Ebook
"How can you be a Christian and a philosopher at the same time?" This question has haunted Vance Morgan ever since it was posed by a good friend almost thirty years ago. Freelance Christianity is rooted in Morgan’s conviction that, far from being fundamentally opposed, truly philosophical energies and a commitment to a vibrant, lived faith are complementary, mutually supporting, and marks of a healthy quest for the divine. This book brings together his training as a philosopher and experience as a person of faith in an investigation of how the life of faith can be lived with a rigorous commitment to the pursuit of knowledge in real time.

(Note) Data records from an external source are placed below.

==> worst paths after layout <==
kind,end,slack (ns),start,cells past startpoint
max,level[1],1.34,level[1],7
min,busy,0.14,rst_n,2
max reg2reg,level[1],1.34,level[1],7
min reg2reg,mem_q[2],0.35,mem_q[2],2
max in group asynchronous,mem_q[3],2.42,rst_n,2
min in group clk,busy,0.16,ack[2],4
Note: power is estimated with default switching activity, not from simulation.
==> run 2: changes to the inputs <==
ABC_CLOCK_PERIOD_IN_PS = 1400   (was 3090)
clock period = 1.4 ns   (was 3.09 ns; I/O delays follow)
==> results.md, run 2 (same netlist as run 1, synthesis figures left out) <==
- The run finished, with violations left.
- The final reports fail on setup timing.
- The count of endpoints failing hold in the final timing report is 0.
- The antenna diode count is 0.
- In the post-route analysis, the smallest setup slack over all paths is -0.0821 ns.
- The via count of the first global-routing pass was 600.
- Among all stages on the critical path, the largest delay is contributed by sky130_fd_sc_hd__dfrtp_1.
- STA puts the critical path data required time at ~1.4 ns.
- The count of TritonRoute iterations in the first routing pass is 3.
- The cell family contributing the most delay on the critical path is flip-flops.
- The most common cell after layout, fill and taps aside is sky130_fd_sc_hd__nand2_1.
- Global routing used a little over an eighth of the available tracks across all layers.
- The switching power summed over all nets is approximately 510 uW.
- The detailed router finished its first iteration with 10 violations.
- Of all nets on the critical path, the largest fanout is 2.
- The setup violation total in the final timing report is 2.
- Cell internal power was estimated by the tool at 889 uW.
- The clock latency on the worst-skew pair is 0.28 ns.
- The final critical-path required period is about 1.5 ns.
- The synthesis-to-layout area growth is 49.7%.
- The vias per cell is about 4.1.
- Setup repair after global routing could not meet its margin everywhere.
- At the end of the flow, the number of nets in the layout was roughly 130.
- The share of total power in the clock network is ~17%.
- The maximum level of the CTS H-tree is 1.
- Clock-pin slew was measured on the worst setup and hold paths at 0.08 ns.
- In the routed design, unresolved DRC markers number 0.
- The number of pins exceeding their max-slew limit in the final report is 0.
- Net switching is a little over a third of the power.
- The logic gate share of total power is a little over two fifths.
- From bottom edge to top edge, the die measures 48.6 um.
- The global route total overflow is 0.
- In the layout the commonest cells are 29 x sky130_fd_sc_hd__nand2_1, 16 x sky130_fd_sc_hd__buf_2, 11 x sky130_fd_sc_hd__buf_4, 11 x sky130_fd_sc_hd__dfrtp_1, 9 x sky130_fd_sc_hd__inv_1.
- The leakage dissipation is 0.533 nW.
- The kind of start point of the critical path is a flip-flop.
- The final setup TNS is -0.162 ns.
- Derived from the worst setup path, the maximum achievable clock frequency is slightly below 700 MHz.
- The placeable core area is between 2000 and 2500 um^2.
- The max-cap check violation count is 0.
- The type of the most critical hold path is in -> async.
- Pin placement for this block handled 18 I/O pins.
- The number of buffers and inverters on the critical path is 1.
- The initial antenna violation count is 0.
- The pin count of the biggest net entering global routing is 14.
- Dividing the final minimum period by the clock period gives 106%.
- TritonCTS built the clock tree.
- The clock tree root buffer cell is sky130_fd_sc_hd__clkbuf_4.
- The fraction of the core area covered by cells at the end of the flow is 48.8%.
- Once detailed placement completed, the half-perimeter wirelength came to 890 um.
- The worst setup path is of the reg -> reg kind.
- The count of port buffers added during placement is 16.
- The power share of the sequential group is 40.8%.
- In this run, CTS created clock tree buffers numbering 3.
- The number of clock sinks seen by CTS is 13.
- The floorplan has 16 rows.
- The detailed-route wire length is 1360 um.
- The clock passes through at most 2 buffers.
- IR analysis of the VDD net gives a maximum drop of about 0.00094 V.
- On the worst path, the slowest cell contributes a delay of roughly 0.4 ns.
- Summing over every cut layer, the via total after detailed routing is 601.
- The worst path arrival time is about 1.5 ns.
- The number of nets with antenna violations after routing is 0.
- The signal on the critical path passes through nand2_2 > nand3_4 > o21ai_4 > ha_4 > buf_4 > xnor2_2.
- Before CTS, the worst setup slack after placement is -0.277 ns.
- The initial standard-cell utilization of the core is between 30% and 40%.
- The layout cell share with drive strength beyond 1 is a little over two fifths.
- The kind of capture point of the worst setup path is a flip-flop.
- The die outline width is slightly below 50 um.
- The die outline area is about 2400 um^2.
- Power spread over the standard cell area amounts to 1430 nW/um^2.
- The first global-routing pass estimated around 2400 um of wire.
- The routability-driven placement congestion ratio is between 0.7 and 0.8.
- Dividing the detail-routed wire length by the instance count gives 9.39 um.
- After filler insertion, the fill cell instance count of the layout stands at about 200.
===== config.mk =====
export PLATFORM = sky130hd
export DESIGN_NAME = line_packer
export DESIGN_NICKNAME = d
export VERILOG_FILES = /design/src/rtl/line_packer.sv
export SDC_FILE = /design/constraint.sdc
export NUM_CORES = 2
export LEC_CHECK = 0
export BUFFER_PORTS_ARGS = -buffer_cell sky130_fd_sc_hd__buf_4
export CELL_PAD_IN_SITES_DETAIL_PLACEMENT = 0
export CELL_PAD_IN_SITES_GLOBAL_PLACEMENT = 1
export CORE_MARGIN = 2
export CORE_UTILIZATION = 40
export CTS_CLUSTER_DIAMETER = 30
export CTS_CLUSTER_SIZE = 10
export DETAILED_ROUTE_END_ITERATION = 10
export GPL_ROUTABILITY_DRIVEN = 0
export PLACE_DENSITY_LB_ADDON = 0.2
export SYNTH_ARGS = -nofsm -noshare
export SYNTH_HDL_FRONTEND = slang
export SYNTH_SLANG_ARGS = --single-unit

===== constraint.sdc =====
create_clock -name clk1x -period 3.6 [get_ports clk1x]
set_clock_uncertainty 0.15 [all_clocks]
set_input_delay 0.18 -clock clk1x [delete_from_list [all_inputs] [get_ports clk1x]]
set_output_delay 0.18 -clock clk1x [all_outputs]
set_load 0.05 [all_outputs]
**config.mk**
```make
export PLATFORM = sky130hd
export DESIGN_NAME = sym_fir_serial_flat
export DESIGN_NICKNAME = d
export VERILOG_FILES = /design/src/rtl/fir_pkg.sv /design/src/rtl/sym_fir_serial_if.sv /design/src/rtl/fir_round_sat.sv /design/src/rtl/sym_fir_serial.sv /design/src/flat_wrapper.sv
export SDC_FILE = /design/constraint.sdc
export NUM_CORES = 2
export LEC_CHECK = 0
export CAP_MARGIN = 20
export CELL_PAD_IN_SITES_DETAIL_PLACEMENT = 0
export CELL_PAD_IN_SITES_GLOBAL_PLACEMENT = 1
export CORE_MARGIN = 4
export CORE_UTILIZATION = 45
export DETAILED_ROUTE_END_ITERATION = 6
export GPL_ROUTABILITY_DRIVEN = 1
export HOLD_SLACK_MARGIN = 0.03
export PLACE_DENSITY = 0.78
export SLEW_MARGIN = 15
export SYNTH_ARGS = -nofsm -noshare
export SYNTH_HDL_FRONTEND = slang
export SYNTH_HIERARCHICAL = 1
export SYNTH_SLANG_ARGS = --single-unit
```
**constraint.sdc**
```tcl
create_clock -name clk -period 16.5 [get_ports clk]
set_input_delay 3.3 -clock clk [delete_from_list [all_inputs] [get_ports clk]]
set_output_delay 3.3 -clock clk [all_outputs]
set_load 0.05 [all_outputs]
```
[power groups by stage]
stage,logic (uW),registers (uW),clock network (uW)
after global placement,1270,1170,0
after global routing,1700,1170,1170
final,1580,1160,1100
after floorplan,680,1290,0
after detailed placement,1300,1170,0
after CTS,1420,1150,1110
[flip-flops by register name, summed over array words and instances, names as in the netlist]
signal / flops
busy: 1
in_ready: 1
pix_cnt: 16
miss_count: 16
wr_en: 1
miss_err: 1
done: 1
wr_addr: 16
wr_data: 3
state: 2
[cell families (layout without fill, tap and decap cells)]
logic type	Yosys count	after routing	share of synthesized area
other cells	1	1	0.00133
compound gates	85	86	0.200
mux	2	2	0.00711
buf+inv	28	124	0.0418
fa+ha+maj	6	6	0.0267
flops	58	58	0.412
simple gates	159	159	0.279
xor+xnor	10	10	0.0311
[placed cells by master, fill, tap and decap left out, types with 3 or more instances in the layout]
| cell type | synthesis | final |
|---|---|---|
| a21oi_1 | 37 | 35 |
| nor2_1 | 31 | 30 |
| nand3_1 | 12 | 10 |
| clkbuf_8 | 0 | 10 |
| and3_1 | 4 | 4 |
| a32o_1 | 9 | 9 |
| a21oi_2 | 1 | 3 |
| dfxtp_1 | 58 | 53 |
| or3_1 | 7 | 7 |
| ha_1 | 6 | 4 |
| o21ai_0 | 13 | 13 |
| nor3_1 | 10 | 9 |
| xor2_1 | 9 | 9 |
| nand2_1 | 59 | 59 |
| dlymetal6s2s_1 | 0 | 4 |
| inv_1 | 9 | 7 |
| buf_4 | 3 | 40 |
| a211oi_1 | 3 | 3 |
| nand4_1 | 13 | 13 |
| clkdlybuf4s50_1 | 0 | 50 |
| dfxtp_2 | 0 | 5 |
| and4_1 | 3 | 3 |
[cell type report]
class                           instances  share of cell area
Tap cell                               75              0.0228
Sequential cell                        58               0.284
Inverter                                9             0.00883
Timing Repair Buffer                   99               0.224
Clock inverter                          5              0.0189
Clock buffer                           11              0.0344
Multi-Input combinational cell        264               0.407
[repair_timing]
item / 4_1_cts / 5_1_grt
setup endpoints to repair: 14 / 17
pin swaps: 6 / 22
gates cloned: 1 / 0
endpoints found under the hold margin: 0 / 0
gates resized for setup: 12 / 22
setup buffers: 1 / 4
$ cat config.mk
export PLATFORM = sky130hd
export DESIGN_NAME = i2c_slave_regfile
export DESIGN_NICKNAME = d
export VERILOG_FILES = /design/src/rtl/i2c_slave_regfile.sv
export SDC_FILE = /design/constraint.sdc
export NUM_CORES = 1
export LEC_CHECK = 0
export CAP_MARGIN = 0
export CELL_PAD_IN_SITES_DETAIL_PLACEMENT = 0
export CELL_PAD_IN_SITES_GLOBAL_PLACEMENT = 1
export CORE_UTILIZATION = 50
export CTS_CLUSTER_SIZE = 25
export DETAILED_ROUTE_END_ITERATION = 6
export GPL_TIMING_DRIVEN = 0
export PLACE_DENSITY = 0.89
export RECOVER_POWER = 100
export REMOVE_ABC_BUFFERS = 1
export SLEW_MARGIN = 40
export SYNTH_ARGS = -nofsm -noshare
export SYNTH_HDL_FRONTEND = slang
export SYNTH_SLANG_ARGS = --single-unit
$ cat constraint.sdc
create_clock -name clk_i -period 2.7 [get_ports clk_i]
set_input_delay 0.27 -clock clk_i [delete_from_list [all_inputs] [get_ports clk_i]]
set_output_delay 0.27 -clock clk_i [all_outputs]
set_load 0.02 [all_outputs]
===== src/rtl/multi_cycle_adder.sv =====
// multi_cycle_adder: adds two WIDTH-bit operands plus carry-in over K = WIDTH/SLICE
// cycles, SLICE bits per cycle (LSB slice first) through a SLICE-bit ripple chain.
// WIDTH >= 1, SLICE >= 1, SLICE must divide WIDTH.
// Ports:
//   clk        clock, rising edge
//   rst_n      synchronous active-low reset
//   start      request an add; accepted when ready=1
//   a, b       operands, sampled on the accepting edge
//   c_in       carry into bit 0, sampled on the accepting edge
//   ready      high in IDLE and DONE
//   done       one-cycle pulse when results are valid
//   sum        (a + b + c_in) mod 2^WIDTH
//   carry_out  carry out of bit WIDTH-1
//   overflow   carry into MSB xor carry out of MSB
module multi_cycle_adder #(
  parameter int unsigned WIDTH = 16,
  parameter int unsigned SLICE = 4
) (
  input  logic             clk,
  input  logic             rst_n,
  input  logic             start,
  input  logic [WIDTH-1:0] a,
  input  logic [WIDTH-1:0] b,
  input  logic             c_in,
  output logic             ready,
  output logic             done,
  output logic [WIDTH-1:0] sum,
  output logic             carry_out,
  output logic             overflow
);

  localparam int unsigned K  = WIDTH / SLICE;
  localparam int unsigned CW = (K > 1) ? $clog2(K) : 1;

  typedef enum logic [1:0] {
    IDLE = 2'd0,
    RUN  = 2'd1,
    DONE = 2'd2
  } state_t;

  state_t state, state_next;

  logic [WIDTH-1:0] a_reg, b_reg, acc, acc_next;
  logic             carry;
  logic [CW-1:0]    cnt;
  logic             accept, last;

  logic [SLICE-1:0] slice_a, slice_b, slice_sum;
  logic             chain_c, chain_c_msb;

  // Slice select, ripple chain and partial-sum merge
  always_comb begin
    slice_a     = '0;
    slice_b     = '0;
    slice_sum   = '0;
    chain_c     = carry;
    chain_c_msb = carry;
    acc_next    = acc;
    for (int unsigned k = 0; k < K; k++) begin
      if (cnt == CW'(k)) begin
        slice_a = a_reg[k*SLICE +: SLICE];
        slice_b = b_reg[k*SLICE +: SLICE];
      end
    end
    for (int unsigned i = 0; i < SLICE; i++) begin
      // carry into the top bit of the slice; on the last slice this is the carry into the MSB
      chain_c_msb  = chain_c;
      slice_sum[i] = slice_a[i] ^ slice_b[i] ^ chain_c;
      chain_c      = (slice_a[i] & slice_b[i]) | (chain_c & (slice_a[i] ^ slice_b[i]));
    end
    for (int unsigned k = 0; k < K; k++) begin
      if (cnt == CW'(k)) begin
        acc_next[k*SLICE +: SLICE] = slice_sum;
      end
    end
  end

  // Next-state and handshake decode
  always_comb begin
    state_next = state;
    accept     = 1'b0;
    last       = (cnt == CW'(K - 1));
    case (state)
      IDLE: begin
        if (start) begin
          accept     = 1'b1;
          state_next = RUN;
        end
      end
      RUN: begin
        if (last) begin
          state_next = DONE;
        end
      end
      DONE: begin
        if (start) begin
          accept     = 1'b1;
          state_next = RUN;
        end else begin
          state_next = IDLE;
        end
      end
      default: state_next = IDLE;
    endcase
  end

  // State, operand/partial registers and registered outputs
  always_ff @(posedge clk) begin
    if (!rst_n) begin
      state     <= IDLE;
      cnt       <= '0;
      a_reg     <= '0;
      b_reg     <= '0;
      carry     <= 1'b0;
      acc       <= '0;
      sum       <= '0;
      carry_out <= 1'b0;
      overflow  <= 1'b0;
      ready     <= 1'b1;
      done      <= 1'b0;
    end else begin
      state <= state_next;
      ready <= (state_next != RUN);
      done  <= (state_next == DONE);
      if (accept) begin
        a_reg <= a;
        b_reg <= b;
        carry <= c_in;
        cnt   <= '0;
      end else if (state == RUN) begin
        carry <= chain_c;
        cnt   <= cnt + CW'(1);
        acc   <= acc_next;
        // results become visible only when the final slice lands
        if (last) begin
          sum       <= acc_next;
          carry_out <= chain_c;
          overflow  <= chain_c_msb ^ chain_c;
        end
      end
    end
  end

endmodule
==> config.mk <==
export PLATFORM = sky130hd
export DESIGN_NAME = uart_tx
export DESIGN_NICKNAME = d
export VERILOG_FILES = /design/src/rtl/uart_tx.sv
export SDC_FILE = /design/constraint.sdc
export NUM_CORES = 1
export LEC_CHECK = 0
export CORE_MARGIN = 4
export CORE_UTILIZATION = 45
export CTS_CLUSTER_SIZE = 40
export DETAILED_ROUTE_END_ITERATION = 8
export DONT_BUFFER_PORTS = 1
export SLEW_MARGIN = 30
export SYNTH_ARGS = -nofsm -noshare
export SYNTH_HDL_FRONTEND = slang
export SYNTH_SLANG_ARGS = --single-unit
==> constraint.sdc <==
create_clock -name clk -period 2.77 [get_ports clk]
set_clock_uncertainty 0.1 [all_clocks]
set_input_delay 0.277 -clock clk [delete_from_list [all_inputs] [get_ports clk]]
set_output_delay 0.277 -clock clk [all_outputs]
set_load 0.005 [all_outputs]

”If you’ve ever wondered how a person can be a Christian and
also an intellectual, this is the book for you. In an engaging,
personal style, Morgan brings his keen philosopher’s insight to
work on our concepts of God and the nature of belief. In discussing
how faith works in us he goes beyond the expected areas of
attentiveness, silence, and humility, and explores courage (what do
we fear? what is worth dying for?) and beauty as the place where
the human and the divine meet. Rich with allusions to the Bible,
popular culture, and both ancient and contemporary authors, this
book is a refreshing reminder that faith is not something abstract
but is revealed in transformed lives here and now."
--Kathleen Norris, author of Journey: New & Selected
Poems and Acedia & Me
“Vance Morgan is the college philosophy teacher everyone should
wish for. In these sometimes outrageous and always imaginative
essays (e.g., an exchange between Jesus and the Sadducees rendered
as beer-fueled guy-banter in a sports bar), Morgan shows how we
live in and through big ideas every day, and that faith and reason
correct and fulfill one another, even if, as in any marriage,
things get testy at times."
--Donald Ottenhoff, executive director, Collegeville Institute for
Ecumenical and Cultural Research
"Vance Morgan brings everything important to bear in these
insightful, witty, and even moving commentaries on the questions of
faith. He doesn’t stand above them, either. He is personally
generous as he adds to the mix his own pilgrimage from being
the son of a conservative Baptist pastor to being a philosopher and
teacher. Walking together, we learn along the way that the
questions of faith are questions of
faith and life."
--Eric O. Springsted, Interim Senior Pastor, Madison Avenue
Presbyterian Church, New York City; Librarian, The Center of
Theological Inquiry, Princeton, NJ
Vance G. Morgan is Professor of Philosophy at Providence College. He is the author of Foundations of Cartesian Ethics (1995) and Weaving the World: Simone Weil on Science, Mathematics, and Love (2006), as well as the blog Freelance Christianity.